What is expected. Every line from the one containing "5_1_grt: 72.4 / 0.515" to the one containing "total_power_uw = 2150" in the records below, both included, must be set down exactly, and no other line.

(Items from a dataset)
═══
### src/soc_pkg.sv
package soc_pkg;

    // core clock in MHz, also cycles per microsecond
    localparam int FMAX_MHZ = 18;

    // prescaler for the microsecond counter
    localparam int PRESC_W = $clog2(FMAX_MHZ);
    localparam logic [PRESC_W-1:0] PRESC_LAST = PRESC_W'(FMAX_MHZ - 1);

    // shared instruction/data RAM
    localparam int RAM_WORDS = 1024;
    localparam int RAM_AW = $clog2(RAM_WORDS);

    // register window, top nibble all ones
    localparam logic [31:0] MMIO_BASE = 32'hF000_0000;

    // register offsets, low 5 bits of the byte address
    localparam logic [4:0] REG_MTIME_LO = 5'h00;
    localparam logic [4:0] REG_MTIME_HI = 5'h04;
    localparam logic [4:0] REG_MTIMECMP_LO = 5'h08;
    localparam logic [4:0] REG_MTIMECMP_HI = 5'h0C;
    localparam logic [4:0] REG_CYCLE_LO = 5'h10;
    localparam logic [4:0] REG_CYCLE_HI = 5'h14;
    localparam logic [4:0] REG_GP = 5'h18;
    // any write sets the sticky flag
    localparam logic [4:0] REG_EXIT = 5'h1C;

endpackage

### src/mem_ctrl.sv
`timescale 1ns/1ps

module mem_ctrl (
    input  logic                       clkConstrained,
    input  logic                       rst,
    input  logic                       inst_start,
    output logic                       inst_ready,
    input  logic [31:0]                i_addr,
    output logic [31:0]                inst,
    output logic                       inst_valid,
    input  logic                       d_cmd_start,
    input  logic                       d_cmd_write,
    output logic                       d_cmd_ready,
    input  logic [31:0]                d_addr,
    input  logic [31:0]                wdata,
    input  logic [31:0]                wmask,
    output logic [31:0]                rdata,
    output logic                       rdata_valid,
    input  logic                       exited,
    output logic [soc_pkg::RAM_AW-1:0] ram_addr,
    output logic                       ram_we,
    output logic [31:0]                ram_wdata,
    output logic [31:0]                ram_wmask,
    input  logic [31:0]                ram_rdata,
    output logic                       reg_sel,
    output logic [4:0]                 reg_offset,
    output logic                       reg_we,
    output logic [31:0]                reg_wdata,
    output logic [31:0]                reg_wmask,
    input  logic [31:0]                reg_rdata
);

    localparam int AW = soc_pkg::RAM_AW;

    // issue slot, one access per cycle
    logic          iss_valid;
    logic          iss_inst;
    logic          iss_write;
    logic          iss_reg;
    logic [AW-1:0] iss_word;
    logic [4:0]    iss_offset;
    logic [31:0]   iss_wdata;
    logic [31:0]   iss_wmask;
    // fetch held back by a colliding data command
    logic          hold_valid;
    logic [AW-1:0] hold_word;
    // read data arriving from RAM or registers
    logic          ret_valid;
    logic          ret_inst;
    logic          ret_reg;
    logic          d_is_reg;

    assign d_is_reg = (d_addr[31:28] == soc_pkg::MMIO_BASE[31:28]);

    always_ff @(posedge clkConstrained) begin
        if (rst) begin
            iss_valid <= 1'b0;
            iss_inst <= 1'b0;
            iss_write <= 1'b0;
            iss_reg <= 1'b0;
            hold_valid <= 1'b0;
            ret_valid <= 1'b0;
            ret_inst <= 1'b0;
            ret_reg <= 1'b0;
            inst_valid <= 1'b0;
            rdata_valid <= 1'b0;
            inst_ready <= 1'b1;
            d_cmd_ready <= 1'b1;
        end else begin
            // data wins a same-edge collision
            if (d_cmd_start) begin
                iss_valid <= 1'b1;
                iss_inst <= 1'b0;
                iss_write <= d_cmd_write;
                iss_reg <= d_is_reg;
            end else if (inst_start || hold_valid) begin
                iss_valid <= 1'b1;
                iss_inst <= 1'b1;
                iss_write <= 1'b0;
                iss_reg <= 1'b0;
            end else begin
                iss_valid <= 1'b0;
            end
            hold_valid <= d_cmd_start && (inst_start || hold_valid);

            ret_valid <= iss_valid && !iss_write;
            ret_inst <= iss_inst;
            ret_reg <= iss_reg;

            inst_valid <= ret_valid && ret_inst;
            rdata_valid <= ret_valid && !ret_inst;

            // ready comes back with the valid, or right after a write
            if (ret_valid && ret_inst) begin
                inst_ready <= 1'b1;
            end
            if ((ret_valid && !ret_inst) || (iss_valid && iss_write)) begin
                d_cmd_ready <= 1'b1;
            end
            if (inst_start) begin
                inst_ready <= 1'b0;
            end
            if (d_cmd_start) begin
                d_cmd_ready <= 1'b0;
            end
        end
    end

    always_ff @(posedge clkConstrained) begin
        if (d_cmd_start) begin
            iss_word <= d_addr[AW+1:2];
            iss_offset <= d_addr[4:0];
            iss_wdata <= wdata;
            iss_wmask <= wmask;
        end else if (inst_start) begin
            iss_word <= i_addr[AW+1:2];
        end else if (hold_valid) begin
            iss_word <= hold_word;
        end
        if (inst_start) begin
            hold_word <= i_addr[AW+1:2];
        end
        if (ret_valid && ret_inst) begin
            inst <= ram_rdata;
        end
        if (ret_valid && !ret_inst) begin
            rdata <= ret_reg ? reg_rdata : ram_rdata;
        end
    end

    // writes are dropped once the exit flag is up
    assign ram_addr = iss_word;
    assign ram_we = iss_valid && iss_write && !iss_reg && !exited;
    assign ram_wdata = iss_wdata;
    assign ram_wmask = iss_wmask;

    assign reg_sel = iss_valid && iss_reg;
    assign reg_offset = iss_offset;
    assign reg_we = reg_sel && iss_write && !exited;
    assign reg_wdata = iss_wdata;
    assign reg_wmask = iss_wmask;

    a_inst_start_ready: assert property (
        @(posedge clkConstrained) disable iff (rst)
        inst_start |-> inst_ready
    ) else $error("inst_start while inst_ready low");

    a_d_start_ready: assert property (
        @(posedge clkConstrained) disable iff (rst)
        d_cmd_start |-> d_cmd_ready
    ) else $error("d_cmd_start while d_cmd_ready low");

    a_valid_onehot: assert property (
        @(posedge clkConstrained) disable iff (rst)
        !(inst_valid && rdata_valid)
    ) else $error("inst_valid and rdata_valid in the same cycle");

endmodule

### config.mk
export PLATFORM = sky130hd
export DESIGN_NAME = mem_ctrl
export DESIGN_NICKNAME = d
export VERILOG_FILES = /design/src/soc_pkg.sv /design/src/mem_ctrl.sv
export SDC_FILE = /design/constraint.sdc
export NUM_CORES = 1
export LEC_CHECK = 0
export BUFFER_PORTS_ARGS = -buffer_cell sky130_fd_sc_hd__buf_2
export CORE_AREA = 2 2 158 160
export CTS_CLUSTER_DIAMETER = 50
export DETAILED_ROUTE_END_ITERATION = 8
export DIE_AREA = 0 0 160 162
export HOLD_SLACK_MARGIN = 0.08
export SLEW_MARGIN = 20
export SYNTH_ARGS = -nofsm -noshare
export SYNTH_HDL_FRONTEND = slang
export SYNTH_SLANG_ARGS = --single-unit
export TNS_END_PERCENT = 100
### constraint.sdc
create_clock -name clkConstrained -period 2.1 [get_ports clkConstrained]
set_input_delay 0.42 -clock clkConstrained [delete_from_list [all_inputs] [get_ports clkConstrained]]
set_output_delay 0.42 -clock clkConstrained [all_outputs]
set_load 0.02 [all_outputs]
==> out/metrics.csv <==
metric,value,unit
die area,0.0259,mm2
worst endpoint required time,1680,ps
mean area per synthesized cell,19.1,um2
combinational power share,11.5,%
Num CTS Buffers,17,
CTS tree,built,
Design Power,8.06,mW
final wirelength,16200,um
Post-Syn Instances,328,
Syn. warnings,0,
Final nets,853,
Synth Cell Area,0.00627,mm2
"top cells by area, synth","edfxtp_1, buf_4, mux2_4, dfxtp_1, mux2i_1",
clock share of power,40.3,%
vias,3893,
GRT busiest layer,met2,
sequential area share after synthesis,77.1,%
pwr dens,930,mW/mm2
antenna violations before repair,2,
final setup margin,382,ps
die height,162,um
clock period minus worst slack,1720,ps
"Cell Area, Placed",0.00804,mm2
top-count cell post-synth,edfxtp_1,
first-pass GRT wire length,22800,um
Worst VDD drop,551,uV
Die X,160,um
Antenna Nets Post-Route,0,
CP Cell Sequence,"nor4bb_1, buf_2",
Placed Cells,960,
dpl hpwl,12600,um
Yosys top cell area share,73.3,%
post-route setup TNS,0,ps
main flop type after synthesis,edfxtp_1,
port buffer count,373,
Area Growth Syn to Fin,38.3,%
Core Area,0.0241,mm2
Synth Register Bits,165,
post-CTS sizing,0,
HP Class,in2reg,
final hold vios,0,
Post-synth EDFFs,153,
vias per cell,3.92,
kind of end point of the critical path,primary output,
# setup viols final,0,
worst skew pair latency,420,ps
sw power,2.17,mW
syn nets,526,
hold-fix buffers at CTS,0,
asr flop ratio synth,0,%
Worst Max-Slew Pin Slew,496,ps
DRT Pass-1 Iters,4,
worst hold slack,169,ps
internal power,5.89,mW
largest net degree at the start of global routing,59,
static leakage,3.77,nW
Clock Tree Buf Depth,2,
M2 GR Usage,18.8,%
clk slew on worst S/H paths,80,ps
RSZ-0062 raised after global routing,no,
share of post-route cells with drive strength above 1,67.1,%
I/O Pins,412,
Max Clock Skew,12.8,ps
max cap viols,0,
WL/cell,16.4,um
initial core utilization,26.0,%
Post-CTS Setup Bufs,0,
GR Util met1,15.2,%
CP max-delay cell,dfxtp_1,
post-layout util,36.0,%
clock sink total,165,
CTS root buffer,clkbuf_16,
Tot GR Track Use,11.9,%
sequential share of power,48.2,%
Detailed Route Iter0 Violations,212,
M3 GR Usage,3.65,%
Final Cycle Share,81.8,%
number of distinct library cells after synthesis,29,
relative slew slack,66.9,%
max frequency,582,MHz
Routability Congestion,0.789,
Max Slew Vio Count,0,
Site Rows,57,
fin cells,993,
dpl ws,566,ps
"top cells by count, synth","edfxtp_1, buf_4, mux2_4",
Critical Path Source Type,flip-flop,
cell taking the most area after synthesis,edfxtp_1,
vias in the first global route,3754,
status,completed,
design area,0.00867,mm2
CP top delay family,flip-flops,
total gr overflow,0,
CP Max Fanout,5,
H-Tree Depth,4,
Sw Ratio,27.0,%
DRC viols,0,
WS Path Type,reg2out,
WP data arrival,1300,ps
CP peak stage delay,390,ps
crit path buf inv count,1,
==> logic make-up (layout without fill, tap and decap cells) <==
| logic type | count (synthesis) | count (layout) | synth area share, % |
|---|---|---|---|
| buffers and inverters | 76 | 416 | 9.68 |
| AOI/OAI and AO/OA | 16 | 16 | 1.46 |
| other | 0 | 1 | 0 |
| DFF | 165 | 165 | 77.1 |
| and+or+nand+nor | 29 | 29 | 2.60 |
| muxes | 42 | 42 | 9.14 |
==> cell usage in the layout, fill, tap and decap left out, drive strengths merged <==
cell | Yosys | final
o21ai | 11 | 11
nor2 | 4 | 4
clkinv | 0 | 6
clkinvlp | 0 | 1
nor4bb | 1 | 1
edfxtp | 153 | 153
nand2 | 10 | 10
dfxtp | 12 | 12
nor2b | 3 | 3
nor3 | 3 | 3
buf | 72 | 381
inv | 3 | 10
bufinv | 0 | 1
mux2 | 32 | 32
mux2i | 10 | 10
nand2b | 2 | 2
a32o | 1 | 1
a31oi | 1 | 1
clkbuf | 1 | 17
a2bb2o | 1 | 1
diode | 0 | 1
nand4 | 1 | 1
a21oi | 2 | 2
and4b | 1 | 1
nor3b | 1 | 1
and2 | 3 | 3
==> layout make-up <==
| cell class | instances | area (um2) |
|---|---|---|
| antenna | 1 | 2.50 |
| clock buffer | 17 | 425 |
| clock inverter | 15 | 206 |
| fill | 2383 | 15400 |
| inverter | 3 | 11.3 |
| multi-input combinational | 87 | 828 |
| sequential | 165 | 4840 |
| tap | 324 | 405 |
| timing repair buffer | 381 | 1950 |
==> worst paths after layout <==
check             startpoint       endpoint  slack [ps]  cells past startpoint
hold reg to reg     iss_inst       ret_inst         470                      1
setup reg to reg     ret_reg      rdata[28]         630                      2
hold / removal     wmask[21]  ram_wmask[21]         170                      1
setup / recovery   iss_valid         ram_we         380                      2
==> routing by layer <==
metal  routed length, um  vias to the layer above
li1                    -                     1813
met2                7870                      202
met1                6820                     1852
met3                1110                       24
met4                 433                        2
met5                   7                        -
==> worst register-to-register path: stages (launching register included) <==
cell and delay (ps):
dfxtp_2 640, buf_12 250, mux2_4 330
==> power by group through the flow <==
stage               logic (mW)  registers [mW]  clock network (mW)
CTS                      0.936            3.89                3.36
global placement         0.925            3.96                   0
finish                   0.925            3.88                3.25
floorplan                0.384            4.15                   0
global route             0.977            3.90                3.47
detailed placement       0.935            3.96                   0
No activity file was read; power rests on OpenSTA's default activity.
═══
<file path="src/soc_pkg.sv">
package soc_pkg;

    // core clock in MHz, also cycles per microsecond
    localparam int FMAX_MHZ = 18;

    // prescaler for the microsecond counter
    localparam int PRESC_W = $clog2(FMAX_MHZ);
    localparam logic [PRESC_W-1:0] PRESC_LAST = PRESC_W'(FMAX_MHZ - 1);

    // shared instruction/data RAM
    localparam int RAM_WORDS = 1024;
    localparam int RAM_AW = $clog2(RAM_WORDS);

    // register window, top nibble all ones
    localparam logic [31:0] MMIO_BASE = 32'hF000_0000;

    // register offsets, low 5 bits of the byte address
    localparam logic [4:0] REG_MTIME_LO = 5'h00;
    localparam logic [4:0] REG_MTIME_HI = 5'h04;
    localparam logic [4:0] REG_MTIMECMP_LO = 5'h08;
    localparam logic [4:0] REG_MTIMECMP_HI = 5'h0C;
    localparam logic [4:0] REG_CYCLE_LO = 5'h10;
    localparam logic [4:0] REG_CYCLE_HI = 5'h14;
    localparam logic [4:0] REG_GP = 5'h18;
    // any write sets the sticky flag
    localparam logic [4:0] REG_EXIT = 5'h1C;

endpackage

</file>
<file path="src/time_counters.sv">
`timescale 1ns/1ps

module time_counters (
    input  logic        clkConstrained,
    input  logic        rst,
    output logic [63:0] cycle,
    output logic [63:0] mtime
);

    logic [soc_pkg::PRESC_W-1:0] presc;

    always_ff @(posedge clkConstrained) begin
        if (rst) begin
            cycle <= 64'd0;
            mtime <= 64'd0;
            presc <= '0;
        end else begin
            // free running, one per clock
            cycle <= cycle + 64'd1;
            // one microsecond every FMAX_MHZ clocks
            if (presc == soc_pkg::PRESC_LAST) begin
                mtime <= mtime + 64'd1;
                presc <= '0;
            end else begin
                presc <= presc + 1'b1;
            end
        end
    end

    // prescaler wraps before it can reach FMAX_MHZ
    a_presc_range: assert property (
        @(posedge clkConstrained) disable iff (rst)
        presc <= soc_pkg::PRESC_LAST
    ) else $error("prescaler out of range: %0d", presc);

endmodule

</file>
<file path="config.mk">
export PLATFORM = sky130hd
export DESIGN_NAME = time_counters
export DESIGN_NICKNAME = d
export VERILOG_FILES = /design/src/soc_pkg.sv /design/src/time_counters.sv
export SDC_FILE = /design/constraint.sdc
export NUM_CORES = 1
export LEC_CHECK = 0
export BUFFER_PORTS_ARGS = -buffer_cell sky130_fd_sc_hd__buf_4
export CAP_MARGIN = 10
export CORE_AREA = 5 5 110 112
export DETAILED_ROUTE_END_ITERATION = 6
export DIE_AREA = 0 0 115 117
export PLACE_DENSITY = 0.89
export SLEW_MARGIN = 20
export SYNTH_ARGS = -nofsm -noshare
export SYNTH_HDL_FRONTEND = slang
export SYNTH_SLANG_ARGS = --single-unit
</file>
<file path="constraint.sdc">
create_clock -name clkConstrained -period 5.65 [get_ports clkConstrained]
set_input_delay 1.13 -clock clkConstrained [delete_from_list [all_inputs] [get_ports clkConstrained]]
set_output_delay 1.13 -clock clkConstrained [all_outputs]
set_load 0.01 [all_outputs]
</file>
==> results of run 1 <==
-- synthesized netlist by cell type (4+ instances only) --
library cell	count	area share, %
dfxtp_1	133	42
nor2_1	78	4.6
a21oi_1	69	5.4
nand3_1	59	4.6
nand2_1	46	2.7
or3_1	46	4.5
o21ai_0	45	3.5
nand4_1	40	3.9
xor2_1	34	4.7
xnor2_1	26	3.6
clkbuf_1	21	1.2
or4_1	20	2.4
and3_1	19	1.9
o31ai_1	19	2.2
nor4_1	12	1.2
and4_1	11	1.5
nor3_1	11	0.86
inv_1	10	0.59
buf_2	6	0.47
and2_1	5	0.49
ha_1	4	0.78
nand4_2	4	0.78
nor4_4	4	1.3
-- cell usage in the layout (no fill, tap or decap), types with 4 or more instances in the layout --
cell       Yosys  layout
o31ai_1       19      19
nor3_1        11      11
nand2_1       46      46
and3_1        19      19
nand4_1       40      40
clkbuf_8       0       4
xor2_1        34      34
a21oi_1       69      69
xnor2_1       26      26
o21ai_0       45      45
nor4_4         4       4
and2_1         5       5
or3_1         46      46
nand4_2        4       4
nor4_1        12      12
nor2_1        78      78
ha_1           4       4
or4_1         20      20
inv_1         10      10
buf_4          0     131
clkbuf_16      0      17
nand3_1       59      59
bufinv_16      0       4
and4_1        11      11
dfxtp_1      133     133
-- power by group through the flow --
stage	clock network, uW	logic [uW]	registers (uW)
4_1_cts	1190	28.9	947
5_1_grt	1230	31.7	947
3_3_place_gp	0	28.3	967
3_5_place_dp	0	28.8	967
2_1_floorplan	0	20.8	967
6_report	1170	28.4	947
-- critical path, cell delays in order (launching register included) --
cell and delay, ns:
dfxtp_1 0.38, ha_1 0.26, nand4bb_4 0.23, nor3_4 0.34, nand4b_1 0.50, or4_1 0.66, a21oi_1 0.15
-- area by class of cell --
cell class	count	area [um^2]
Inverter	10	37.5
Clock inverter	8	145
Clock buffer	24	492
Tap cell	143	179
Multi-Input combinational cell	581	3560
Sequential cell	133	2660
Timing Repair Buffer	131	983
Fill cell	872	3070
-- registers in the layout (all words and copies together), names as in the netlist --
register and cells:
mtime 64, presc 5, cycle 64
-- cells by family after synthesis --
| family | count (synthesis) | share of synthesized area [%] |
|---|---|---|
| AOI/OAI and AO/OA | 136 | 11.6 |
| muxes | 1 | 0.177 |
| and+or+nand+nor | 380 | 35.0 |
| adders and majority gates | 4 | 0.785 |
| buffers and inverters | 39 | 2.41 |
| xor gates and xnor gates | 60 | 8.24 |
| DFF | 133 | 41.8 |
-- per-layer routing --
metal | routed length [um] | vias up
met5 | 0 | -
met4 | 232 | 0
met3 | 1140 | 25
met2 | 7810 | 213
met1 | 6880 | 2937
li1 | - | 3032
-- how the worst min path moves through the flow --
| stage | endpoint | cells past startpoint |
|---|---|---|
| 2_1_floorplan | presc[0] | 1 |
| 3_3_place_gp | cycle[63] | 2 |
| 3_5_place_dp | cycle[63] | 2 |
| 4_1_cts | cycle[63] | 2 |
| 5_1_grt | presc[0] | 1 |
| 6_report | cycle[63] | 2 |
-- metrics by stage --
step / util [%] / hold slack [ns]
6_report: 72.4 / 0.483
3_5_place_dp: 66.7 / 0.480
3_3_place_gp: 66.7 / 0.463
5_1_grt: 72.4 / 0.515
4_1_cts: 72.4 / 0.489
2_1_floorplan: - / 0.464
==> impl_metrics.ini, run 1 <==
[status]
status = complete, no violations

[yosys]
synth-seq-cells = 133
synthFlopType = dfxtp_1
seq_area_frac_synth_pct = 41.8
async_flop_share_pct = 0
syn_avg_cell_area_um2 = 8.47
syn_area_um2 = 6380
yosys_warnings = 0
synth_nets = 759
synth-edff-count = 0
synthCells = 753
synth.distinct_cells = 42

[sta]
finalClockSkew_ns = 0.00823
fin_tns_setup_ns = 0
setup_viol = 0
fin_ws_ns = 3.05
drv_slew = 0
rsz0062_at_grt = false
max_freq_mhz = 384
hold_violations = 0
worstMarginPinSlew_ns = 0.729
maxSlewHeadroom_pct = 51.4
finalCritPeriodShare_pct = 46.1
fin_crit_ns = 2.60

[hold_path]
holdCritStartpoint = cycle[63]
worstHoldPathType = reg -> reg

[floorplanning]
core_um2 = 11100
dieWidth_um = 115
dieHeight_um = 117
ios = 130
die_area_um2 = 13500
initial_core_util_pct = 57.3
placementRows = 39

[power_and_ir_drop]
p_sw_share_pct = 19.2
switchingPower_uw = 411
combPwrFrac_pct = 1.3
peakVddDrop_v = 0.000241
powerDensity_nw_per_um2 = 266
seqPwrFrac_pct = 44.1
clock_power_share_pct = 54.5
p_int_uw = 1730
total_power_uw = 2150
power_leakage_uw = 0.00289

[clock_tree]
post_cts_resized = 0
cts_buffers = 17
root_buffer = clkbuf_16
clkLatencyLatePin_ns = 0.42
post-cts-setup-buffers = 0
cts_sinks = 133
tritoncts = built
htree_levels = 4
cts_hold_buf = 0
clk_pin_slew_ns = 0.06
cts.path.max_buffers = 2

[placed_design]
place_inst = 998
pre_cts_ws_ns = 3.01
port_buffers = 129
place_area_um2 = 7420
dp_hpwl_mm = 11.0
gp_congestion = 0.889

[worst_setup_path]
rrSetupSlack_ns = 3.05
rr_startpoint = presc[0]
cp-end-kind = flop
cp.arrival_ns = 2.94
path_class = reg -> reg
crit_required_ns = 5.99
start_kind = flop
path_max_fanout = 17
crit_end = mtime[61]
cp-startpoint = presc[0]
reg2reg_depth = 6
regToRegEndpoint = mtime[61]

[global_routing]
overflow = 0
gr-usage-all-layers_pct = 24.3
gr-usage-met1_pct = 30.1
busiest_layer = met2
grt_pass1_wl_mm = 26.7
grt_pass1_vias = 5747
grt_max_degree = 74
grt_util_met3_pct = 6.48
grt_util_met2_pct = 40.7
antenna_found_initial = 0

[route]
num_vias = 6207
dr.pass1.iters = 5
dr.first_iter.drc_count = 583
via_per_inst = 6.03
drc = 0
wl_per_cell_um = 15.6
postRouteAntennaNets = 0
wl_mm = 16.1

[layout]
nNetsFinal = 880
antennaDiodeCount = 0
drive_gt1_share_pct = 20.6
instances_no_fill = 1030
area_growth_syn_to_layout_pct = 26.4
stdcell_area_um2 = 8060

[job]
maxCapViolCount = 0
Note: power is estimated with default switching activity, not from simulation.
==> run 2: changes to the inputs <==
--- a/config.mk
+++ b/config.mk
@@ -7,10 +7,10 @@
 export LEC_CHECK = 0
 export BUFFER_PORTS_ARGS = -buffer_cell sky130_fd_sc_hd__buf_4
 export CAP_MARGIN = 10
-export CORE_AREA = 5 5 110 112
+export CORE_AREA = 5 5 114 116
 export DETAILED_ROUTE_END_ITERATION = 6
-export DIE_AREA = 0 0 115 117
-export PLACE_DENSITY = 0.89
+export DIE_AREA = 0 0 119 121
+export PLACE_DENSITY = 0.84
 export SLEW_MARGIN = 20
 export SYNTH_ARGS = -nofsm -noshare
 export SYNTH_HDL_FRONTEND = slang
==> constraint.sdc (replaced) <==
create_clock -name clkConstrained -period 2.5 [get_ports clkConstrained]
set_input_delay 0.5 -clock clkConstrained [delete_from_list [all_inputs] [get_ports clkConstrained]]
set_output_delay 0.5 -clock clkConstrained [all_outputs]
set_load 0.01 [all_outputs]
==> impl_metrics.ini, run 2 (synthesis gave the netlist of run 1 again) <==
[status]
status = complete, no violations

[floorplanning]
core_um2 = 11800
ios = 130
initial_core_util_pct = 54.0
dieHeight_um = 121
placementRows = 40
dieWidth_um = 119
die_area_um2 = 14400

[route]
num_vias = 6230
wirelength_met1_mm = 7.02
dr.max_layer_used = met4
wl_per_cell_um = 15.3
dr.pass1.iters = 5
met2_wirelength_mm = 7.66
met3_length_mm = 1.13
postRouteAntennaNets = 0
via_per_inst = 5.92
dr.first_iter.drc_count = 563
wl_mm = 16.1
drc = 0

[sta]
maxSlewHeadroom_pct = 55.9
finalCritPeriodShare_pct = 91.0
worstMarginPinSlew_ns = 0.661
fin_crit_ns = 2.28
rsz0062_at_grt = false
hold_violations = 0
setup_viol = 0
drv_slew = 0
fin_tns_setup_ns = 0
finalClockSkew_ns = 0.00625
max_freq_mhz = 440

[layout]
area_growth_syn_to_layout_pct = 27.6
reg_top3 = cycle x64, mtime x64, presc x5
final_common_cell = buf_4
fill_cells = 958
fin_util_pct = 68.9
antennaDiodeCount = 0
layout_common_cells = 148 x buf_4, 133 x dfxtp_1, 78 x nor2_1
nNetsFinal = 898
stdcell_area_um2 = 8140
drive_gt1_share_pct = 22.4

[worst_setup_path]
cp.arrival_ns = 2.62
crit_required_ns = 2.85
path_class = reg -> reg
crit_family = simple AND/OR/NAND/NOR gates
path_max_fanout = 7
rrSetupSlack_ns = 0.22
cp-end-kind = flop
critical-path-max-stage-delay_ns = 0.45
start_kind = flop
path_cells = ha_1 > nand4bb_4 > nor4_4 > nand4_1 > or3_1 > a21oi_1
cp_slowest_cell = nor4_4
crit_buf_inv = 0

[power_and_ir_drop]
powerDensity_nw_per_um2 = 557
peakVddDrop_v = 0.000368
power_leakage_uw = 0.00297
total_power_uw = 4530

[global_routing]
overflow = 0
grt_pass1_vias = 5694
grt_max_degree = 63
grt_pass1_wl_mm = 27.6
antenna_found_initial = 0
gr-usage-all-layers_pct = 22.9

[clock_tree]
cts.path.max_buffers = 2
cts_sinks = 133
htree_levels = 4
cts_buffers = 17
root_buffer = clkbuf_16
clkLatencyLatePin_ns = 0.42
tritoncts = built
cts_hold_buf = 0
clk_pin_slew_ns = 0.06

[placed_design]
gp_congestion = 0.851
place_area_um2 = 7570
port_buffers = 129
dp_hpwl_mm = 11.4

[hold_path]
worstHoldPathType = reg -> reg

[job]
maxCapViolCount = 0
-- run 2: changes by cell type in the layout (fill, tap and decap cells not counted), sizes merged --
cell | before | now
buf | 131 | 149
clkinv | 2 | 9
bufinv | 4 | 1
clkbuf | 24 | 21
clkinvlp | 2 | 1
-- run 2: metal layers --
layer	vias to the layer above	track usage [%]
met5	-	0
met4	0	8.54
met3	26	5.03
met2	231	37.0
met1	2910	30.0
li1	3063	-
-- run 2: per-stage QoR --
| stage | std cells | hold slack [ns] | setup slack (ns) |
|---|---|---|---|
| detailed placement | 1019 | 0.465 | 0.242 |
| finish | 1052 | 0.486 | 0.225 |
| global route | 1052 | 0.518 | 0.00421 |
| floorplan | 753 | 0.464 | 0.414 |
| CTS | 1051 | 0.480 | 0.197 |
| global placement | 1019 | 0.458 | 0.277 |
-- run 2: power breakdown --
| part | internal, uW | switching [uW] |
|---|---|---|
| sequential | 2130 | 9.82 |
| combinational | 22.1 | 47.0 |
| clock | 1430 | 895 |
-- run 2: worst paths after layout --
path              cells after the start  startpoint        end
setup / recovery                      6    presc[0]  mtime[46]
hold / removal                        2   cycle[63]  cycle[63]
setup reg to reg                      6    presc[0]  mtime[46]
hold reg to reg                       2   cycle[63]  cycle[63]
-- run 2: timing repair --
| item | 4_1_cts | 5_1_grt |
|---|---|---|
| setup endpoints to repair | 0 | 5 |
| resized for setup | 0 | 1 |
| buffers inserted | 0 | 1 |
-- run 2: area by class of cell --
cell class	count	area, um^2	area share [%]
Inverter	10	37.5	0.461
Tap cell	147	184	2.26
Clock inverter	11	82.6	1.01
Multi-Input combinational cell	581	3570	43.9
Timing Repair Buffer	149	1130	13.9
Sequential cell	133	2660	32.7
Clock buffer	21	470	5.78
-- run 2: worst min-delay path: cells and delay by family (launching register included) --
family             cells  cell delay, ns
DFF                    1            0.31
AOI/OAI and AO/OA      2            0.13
═══
Response.
5_1_grt: 72.4 / 0.515
4_1_cts: 72.4 / 0.489
2_1_floorplan: - / 0.464
==> impl_metrics.ini, run 1 <==
[status]
status = complete, no violations

[yosys]
synth-seq-cells = 133
synthFlopType = dfxtp_1
seq_area_frac_synth_pct = 41.8
async_flop_share_pct = 0
syn_avg_cell_area_um2 = 8.47
syn_area_um2 = 6380
yosys_warnings = 0
synth_nets = 759
synth-edff-count = 0
synthCells = 753
synth.distinct_cells = 42

[sta]
finalClockSkew_ns = 0.00823
fin_tns_setup_ns = 0
setup_viol = 0
fin_ws_ns = 3.05
drv_slew = 0
rsz0062_at_grt = false
max_freq_mhz = 384
hold_violations = 0
worstMarginPinSlew_ns = 0.729
maxSlewHeadroom_pct = 51.4
finalCritPeriodShare_pct = 46.1
fin_crit_ns = 2.60

[hold_path]
holdCritStartpoint = cycle[63]
worstHoldPathType = reg -> reg

[floorplanning]
core_um2 = 11100
dieWidth_um = 115
dieHeight_um = 117
ios = 130
die_area_um2 = 13500
initial_core_util_pct = 57.3
placementRows = 39

[power_and_ir_drop]
p_sw_share_pct = 19.2
switchingPower_uw = 411
combPwrFrac_pct = 1.3
peakVddDrop_v = 0.000241
powerDensity_nw_per_um2 = 266
seqPwrFrac_pct = 44.1
clock_power_share_pct = 54.5
p_int_uw = 1730
total_power_uw = 2150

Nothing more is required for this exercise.